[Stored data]

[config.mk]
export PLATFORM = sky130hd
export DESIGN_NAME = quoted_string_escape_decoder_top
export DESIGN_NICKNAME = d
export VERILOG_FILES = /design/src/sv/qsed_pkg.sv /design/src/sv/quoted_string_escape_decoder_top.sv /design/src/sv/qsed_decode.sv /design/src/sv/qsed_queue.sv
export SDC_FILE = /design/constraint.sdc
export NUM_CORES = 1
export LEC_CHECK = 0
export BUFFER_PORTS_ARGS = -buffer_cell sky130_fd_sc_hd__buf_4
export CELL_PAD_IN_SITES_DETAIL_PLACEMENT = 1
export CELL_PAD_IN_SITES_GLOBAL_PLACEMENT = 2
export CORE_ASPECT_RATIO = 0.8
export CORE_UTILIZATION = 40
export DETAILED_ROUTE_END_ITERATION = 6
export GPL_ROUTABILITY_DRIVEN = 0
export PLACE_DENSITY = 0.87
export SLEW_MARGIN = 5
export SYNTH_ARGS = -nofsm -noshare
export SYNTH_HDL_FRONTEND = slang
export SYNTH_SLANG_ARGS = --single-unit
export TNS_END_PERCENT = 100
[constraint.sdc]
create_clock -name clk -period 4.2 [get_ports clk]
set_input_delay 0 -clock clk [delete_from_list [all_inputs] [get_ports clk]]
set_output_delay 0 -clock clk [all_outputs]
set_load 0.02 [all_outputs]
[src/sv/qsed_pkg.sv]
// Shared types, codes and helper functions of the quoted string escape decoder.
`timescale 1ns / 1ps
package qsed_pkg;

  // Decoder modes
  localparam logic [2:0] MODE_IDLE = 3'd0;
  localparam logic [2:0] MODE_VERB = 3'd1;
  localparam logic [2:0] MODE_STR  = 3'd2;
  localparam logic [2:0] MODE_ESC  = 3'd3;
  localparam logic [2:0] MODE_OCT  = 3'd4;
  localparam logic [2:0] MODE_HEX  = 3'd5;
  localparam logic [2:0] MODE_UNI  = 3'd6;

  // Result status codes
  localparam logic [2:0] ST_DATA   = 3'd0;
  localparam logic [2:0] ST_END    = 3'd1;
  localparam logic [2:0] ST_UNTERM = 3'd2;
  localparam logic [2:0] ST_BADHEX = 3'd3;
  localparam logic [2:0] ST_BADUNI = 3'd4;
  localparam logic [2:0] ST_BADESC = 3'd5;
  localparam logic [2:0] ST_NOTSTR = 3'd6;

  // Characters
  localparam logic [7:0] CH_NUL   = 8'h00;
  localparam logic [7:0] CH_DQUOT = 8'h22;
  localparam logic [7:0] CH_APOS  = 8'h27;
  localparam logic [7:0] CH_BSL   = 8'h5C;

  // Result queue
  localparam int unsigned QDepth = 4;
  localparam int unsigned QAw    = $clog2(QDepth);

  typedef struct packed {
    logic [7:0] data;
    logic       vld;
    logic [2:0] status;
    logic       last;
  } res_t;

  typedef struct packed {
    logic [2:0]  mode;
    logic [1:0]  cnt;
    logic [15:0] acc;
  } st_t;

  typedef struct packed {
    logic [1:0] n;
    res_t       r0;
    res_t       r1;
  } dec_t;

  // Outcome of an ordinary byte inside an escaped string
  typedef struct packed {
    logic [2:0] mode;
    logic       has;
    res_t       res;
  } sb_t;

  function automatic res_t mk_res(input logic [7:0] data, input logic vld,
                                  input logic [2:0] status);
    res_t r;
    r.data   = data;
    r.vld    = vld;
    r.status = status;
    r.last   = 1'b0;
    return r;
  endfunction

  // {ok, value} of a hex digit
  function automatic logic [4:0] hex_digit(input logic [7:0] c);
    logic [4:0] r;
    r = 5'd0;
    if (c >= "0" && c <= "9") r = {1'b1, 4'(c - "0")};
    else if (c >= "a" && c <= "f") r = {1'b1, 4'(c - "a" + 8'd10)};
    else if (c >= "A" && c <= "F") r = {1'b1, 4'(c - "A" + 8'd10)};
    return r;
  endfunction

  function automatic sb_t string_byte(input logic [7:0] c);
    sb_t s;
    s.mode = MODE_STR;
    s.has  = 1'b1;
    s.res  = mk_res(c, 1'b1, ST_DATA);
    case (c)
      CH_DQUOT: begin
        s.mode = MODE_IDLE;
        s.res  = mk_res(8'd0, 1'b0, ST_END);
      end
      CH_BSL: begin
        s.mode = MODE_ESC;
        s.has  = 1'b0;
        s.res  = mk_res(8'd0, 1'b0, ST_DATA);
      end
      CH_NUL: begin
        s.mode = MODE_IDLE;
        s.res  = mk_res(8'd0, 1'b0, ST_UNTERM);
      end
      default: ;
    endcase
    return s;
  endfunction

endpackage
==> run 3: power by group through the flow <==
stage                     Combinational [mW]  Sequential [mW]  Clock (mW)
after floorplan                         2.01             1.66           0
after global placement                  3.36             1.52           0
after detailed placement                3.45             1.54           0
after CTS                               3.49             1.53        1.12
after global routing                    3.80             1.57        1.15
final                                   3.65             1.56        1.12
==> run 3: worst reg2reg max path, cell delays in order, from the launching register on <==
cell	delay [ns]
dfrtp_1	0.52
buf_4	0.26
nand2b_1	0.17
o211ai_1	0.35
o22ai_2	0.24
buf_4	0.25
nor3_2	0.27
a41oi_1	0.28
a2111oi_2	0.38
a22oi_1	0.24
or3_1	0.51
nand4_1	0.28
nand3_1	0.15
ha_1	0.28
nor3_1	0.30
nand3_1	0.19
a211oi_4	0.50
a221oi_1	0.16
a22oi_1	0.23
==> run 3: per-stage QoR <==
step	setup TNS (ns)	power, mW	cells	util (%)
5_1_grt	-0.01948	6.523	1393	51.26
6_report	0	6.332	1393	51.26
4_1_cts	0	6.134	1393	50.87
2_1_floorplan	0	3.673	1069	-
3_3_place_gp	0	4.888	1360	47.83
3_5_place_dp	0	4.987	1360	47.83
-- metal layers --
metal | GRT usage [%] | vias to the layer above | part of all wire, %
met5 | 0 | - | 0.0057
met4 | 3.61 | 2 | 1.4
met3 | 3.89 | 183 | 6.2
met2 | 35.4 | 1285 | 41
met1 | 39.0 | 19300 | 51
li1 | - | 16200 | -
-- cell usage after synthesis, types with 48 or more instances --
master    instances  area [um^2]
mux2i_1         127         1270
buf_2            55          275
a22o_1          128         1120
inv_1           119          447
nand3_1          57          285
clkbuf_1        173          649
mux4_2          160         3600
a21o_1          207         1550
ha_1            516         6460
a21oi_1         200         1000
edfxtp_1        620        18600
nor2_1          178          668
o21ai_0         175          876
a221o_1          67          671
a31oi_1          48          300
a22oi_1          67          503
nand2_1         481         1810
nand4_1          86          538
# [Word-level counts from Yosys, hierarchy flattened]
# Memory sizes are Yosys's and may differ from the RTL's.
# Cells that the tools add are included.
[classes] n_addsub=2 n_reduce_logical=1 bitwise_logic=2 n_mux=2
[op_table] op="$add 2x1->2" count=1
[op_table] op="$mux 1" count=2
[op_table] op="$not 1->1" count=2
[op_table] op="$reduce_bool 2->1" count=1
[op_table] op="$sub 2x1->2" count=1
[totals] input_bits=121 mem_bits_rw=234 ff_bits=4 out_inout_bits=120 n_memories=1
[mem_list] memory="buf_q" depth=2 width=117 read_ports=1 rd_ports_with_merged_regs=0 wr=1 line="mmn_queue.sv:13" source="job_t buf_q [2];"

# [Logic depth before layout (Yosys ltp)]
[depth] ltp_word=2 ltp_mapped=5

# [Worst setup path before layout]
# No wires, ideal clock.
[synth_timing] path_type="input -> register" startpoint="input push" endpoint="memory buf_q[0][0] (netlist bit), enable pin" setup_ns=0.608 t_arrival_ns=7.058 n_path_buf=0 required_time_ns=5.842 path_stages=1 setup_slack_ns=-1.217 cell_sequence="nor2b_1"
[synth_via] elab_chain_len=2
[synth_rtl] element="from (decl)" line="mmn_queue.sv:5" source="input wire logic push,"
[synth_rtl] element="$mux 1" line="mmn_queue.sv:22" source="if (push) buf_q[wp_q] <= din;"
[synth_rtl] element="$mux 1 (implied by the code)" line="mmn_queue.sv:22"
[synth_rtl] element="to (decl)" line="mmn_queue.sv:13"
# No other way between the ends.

▶ **Task instructions**: Lines from the entries that contain the string "Yosys" must be found and copied.

▶ **Written answer**:
# [Word-level counts from Yosys, hierarchy flattened]
# Memory sizes are Yosys's and may differ from the RTL's.
# [Logic depth before layout (Yosys ltp)]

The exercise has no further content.